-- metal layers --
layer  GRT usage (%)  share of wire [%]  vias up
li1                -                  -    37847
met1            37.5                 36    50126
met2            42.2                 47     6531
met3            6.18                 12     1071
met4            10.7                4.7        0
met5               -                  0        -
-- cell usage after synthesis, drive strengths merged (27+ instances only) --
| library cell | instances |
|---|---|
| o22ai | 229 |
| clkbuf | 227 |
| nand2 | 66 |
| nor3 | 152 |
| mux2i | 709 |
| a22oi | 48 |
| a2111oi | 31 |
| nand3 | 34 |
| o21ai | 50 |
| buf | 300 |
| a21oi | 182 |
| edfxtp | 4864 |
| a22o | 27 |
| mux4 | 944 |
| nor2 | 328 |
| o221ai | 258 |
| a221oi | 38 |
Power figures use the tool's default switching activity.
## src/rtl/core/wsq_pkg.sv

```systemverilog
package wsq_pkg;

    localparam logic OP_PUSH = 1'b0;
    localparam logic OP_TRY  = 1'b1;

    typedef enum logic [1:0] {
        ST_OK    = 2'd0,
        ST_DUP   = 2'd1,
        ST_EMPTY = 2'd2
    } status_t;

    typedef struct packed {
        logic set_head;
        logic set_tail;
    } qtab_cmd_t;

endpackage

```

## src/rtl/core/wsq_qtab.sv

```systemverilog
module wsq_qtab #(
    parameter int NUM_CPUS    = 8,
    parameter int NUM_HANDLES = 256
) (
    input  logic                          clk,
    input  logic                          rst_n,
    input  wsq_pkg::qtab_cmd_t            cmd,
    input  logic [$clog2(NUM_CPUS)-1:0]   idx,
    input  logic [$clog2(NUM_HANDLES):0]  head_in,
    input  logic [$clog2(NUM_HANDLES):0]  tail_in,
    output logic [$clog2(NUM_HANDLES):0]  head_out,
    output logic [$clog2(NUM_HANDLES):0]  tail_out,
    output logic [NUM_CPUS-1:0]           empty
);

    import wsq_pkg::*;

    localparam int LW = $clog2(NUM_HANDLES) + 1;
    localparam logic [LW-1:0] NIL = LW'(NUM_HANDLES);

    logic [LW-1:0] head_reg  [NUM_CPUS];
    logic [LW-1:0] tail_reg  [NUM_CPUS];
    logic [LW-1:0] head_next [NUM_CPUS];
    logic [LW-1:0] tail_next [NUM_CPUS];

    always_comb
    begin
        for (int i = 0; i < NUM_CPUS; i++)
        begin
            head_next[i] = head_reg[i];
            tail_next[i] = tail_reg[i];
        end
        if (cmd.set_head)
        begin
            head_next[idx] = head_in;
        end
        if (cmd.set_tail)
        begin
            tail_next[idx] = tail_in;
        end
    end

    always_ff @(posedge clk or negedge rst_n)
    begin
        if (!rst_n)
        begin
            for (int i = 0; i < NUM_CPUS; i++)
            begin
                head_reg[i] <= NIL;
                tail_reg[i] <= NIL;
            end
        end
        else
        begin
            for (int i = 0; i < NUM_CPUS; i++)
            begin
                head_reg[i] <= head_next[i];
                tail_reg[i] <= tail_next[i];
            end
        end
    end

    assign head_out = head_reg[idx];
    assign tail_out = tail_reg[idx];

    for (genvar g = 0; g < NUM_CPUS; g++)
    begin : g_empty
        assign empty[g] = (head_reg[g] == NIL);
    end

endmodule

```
========
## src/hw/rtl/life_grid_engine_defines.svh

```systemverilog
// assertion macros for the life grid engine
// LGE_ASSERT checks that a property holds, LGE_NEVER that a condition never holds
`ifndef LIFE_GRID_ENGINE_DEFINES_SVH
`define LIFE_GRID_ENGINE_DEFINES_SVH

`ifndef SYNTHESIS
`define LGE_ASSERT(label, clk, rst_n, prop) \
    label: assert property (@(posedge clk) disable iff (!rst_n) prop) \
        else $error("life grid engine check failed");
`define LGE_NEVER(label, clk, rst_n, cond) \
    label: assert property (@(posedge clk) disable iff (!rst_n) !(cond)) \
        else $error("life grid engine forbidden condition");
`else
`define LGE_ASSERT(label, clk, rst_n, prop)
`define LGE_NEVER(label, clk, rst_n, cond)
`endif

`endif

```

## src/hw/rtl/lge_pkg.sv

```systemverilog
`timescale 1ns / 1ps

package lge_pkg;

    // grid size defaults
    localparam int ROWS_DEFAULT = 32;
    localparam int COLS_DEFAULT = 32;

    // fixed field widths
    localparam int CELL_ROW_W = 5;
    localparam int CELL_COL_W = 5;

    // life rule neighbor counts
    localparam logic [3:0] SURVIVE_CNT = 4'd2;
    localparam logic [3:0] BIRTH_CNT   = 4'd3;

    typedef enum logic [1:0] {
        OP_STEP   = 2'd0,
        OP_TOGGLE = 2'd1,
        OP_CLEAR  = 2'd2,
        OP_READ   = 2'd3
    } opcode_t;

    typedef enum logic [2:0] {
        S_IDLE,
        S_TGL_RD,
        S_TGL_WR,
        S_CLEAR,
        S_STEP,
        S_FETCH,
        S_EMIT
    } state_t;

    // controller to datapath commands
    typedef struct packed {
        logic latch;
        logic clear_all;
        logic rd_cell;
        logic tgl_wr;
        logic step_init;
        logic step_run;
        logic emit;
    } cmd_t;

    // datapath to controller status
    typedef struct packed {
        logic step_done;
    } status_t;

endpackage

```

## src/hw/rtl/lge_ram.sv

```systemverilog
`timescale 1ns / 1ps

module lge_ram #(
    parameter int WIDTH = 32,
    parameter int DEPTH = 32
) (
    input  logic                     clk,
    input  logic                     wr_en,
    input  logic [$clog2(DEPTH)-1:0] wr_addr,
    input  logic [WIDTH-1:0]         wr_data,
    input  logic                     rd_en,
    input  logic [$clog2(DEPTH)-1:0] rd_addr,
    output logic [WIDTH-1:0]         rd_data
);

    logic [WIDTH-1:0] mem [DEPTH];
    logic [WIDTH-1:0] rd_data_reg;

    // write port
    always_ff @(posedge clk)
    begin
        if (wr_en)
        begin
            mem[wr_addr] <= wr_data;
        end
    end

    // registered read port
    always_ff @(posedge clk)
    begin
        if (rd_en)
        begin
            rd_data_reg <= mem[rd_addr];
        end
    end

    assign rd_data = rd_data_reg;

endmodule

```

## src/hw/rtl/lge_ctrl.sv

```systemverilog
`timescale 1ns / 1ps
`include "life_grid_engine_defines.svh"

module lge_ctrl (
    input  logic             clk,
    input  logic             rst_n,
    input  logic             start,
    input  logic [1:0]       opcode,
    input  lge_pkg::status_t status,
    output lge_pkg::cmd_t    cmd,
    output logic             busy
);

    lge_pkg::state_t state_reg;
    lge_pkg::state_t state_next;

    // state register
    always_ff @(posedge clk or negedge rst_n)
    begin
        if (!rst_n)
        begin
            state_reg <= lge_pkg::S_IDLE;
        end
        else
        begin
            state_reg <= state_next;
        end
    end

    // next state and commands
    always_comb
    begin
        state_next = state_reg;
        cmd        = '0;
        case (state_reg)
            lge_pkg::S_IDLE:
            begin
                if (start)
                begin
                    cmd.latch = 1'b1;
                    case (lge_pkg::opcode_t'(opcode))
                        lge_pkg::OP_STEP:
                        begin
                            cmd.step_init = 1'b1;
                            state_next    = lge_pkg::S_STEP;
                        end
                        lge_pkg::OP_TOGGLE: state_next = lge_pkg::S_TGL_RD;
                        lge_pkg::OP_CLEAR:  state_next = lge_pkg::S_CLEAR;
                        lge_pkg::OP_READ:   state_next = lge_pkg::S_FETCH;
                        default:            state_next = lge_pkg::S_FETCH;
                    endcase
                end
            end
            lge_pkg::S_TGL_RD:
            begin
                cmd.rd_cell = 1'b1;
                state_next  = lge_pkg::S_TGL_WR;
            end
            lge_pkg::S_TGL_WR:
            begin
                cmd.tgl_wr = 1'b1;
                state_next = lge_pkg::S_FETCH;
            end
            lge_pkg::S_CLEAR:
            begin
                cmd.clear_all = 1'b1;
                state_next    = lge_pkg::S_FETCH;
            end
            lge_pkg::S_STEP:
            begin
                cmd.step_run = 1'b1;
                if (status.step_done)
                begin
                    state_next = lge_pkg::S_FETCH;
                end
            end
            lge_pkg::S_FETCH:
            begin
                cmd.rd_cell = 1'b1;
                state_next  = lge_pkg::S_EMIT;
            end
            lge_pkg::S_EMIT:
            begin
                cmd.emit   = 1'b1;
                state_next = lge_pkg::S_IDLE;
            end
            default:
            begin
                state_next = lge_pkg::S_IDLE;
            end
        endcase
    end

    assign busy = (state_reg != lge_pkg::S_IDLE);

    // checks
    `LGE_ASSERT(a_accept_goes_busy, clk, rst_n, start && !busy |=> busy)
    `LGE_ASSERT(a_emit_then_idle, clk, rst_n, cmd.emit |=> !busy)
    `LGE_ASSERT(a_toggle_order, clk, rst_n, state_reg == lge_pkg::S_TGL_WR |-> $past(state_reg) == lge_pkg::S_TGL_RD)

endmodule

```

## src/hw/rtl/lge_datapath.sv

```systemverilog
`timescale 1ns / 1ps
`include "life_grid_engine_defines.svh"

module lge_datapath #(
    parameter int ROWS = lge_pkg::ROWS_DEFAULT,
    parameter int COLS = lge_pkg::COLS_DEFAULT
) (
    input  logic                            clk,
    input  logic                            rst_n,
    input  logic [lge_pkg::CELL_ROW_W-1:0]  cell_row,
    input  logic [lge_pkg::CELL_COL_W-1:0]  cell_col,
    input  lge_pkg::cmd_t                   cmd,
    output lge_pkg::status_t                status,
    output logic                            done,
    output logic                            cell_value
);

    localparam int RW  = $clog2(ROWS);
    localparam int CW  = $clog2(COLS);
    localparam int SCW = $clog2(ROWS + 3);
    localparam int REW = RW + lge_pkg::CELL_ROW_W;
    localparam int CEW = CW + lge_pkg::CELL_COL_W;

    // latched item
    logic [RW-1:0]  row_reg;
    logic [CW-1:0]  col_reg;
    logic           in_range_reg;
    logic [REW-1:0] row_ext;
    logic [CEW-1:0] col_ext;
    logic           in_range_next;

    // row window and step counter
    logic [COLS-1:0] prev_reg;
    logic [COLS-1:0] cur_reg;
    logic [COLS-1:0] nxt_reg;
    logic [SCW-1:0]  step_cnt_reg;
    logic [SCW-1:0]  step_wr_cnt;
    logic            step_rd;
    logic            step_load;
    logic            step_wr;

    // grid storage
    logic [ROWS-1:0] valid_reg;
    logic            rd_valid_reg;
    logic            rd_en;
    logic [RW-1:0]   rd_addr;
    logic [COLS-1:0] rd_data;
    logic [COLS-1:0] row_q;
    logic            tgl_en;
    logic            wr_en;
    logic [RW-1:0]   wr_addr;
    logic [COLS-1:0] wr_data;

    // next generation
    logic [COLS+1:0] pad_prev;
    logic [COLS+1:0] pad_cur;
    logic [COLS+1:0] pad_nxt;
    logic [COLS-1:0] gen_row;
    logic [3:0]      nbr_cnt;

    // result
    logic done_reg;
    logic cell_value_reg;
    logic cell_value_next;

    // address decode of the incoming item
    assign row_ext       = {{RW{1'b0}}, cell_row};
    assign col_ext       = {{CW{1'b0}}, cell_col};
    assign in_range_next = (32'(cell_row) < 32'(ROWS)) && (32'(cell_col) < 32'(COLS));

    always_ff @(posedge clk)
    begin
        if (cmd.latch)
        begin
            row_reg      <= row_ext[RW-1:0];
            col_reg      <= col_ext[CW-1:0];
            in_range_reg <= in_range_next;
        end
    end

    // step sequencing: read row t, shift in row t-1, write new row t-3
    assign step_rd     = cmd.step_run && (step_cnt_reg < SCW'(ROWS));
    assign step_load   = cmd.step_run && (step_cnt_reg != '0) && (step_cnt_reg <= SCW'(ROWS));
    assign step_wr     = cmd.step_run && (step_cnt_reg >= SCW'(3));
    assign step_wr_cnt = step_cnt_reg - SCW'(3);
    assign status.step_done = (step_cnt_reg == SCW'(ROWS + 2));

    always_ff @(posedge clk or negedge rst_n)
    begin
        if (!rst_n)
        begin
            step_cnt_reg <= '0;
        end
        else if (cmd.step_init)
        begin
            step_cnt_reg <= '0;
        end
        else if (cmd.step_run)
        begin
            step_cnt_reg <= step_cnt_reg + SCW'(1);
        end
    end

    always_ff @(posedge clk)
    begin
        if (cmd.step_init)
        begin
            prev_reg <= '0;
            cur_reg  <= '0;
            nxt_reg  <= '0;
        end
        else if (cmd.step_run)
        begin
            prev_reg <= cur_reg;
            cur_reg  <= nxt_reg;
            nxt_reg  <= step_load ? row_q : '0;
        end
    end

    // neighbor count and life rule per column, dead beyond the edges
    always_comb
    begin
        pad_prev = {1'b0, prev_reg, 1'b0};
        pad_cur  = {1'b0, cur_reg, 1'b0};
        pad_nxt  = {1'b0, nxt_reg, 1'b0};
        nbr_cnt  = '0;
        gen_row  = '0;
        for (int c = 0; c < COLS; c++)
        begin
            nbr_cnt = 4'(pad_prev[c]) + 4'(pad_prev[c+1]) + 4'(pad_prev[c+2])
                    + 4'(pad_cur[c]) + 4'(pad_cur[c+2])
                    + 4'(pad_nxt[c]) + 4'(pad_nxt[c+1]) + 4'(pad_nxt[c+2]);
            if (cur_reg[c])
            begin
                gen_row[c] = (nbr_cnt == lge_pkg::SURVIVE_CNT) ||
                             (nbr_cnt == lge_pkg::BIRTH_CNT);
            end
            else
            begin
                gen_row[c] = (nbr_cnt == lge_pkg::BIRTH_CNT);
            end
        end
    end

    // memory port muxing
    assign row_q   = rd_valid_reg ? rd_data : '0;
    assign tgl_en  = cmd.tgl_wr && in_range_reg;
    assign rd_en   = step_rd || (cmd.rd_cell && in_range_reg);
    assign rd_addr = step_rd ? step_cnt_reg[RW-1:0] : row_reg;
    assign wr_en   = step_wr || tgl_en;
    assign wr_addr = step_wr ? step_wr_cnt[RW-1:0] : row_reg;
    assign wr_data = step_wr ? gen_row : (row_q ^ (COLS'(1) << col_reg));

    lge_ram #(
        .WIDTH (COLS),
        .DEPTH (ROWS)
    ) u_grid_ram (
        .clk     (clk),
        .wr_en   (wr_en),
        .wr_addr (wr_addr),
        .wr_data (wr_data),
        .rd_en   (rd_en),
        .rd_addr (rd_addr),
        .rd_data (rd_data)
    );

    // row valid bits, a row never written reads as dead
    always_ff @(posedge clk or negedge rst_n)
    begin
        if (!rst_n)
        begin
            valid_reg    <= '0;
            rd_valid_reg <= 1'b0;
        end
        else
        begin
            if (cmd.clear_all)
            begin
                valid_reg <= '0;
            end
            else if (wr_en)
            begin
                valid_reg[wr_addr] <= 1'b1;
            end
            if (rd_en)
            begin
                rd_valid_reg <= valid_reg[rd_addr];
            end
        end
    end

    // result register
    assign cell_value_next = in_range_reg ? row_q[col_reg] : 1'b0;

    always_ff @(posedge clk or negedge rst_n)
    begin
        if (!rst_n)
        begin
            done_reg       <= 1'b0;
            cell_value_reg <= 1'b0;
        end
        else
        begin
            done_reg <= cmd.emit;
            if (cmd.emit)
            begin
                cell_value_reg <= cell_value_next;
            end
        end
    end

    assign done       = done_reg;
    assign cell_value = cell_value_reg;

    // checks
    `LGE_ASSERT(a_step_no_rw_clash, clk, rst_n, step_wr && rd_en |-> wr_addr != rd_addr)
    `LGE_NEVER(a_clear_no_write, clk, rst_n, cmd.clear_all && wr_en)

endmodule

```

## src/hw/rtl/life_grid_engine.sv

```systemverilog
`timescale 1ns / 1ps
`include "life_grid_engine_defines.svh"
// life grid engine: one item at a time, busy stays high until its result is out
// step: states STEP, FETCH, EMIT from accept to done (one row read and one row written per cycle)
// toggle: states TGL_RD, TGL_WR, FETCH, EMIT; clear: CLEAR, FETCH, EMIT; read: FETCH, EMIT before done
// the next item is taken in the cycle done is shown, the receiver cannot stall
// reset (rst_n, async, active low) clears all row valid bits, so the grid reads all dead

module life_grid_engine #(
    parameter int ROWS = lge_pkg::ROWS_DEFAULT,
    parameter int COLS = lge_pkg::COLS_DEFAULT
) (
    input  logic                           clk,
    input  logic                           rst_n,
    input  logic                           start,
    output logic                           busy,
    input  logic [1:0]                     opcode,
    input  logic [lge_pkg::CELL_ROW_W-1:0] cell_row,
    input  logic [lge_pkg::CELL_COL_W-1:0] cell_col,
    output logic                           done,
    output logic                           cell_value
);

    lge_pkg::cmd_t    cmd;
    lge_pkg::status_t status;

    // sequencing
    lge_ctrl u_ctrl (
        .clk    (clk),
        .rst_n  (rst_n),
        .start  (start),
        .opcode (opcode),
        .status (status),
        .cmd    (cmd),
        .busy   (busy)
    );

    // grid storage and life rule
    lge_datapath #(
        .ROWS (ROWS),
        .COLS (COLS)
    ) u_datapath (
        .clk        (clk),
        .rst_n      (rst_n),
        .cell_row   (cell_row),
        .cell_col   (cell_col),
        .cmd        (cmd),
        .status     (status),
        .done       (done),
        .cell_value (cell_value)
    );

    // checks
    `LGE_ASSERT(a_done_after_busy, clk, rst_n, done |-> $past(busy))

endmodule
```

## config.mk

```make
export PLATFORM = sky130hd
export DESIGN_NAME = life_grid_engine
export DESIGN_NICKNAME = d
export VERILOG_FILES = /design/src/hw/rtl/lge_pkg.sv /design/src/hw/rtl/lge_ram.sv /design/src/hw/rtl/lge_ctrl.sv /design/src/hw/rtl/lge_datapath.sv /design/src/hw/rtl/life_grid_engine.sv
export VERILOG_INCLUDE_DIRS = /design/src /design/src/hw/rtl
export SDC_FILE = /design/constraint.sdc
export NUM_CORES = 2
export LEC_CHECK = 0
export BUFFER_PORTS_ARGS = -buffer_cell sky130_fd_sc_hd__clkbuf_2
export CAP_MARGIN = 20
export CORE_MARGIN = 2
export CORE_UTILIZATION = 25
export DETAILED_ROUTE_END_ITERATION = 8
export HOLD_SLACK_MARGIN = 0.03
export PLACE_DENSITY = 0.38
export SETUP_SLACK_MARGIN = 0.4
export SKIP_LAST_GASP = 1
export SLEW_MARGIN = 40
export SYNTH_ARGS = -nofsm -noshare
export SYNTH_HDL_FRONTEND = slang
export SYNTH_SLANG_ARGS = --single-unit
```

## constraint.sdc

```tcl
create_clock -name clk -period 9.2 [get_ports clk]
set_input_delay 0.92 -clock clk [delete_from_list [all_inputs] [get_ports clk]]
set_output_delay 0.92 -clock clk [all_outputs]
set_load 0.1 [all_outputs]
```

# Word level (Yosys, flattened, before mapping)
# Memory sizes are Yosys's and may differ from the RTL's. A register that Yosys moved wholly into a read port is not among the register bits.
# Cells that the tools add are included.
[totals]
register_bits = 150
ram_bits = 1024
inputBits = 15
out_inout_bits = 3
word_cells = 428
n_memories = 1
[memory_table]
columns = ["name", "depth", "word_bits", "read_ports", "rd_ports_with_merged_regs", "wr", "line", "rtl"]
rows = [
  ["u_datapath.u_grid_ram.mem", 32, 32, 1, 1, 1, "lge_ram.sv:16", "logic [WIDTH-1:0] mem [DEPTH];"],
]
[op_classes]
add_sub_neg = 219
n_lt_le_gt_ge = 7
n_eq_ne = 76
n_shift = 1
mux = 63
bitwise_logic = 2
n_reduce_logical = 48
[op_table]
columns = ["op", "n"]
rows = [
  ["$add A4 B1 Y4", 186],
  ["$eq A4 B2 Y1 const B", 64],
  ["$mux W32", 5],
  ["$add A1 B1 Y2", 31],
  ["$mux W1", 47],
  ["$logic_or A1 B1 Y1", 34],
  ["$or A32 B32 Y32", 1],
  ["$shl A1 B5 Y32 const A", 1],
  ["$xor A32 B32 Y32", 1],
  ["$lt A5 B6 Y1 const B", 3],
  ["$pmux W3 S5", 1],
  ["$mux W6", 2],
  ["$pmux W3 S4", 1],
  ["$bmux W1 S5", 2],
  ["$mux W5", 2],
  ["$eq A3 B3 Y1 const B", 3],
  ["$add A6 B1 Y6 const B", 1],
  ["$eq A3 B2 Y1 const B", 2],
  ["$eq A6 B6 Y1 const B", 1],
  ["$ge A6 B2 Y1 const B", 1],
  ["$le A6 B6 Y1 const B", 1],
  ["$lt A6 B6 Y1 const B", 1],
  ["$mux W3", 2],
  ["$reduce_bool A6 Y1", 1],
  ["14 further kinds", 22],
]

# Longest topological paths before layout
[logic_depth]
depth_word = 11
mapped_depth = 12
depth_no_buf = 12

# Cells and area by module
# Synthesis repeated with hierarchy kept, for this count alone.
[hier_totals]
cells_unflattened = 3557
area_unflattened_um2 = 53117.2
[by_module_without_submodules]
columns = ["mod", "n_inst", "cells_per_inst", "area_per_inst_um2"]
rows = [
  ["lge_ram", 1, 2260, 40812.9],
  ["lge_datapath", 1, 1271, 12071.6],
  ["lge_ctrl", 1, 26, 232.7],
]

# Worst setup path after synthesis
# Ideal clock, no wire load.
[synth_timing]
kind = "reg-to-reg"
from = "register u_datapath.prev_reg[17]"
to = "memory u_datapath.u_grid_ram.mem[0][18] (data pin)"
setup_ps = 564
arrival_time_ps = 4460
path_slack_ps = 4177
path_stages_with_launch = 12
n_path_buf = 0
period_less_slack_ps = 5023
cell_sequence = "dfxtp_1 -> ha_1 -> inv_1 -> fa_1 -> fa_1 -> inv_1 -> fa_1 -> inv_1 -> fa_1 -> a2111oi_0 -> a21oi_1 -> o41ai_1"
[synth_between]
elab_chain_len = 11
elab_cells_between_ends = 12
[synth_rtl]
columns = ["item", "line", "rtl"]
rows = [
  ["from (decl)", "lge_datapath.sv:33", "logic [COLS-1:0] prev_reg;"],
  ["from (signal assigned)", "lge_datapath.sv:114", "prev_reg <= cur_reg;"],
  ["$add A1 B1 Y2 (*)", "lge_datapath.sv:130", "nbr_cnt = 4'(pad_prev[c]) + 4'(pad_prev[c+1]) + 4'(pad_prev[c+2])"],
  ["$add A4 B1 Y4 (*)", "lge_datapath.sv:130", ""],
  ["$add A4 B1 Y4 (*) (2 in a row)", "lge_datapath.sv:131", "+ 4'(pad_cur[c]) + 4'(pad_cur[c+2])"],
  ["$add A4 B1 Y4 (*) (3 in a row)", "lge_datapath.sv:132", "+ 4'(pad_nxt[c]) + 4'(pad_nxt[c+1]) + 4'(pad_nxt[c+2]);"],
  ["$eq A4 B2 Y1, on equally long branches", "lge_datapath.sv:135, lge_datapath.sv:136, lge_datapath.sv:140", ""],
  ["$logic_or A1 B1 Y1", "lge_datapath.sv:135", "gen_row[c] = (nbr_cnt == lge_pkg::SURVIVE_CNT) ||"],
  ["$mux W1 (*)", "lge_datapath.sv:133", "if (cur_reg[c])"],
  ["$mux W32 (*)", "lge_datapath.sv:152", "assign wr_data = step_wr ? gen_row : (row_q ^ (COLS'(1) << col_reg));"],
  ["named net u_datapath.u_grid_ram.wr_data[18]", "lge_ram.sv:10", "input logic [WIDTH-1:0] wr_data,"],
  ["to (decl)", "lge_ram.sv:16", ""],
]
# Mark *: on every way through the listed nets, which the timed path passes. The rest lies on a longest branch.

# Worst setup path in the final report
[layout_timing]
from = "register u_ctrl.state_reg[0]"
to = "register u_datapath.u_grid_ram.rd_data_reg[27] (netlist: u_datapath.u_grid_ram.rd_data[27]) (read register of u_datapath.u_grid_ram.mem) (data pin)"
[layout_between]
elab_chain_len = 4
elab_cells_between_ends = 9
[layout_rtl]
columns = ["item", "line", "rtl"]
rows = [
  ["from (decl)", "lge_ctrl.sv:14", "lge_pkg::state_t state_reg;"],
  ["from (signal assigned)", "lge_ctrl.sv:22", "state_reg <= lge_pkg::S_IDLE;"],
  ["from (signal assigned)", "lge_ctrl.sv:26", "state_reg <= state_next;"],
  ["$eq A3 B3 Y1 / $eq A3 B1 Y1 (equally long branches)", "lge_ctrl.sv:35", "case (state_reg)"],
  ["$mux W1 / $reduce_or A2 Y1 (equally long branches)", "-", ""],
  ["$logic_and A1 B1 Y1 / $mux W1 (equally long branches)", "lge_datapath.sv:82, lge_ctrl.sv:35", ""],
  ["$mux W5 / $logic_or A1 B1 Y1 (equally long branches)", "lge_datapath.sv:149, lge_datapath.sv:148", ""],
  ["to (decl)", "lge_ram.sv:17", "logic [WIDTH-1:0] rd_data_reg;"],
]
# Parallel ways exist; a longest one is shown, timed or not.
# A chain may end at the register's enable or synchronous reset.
========
WHAT YOU NEED TO DO
Going through the entries above, show each line that contains "usage".

ANSWER SPACE
layer  GRT usage (%)  share of wire [%]  vias up
-- cell usage after synthesis, drive strengths merged (27+ instances only) --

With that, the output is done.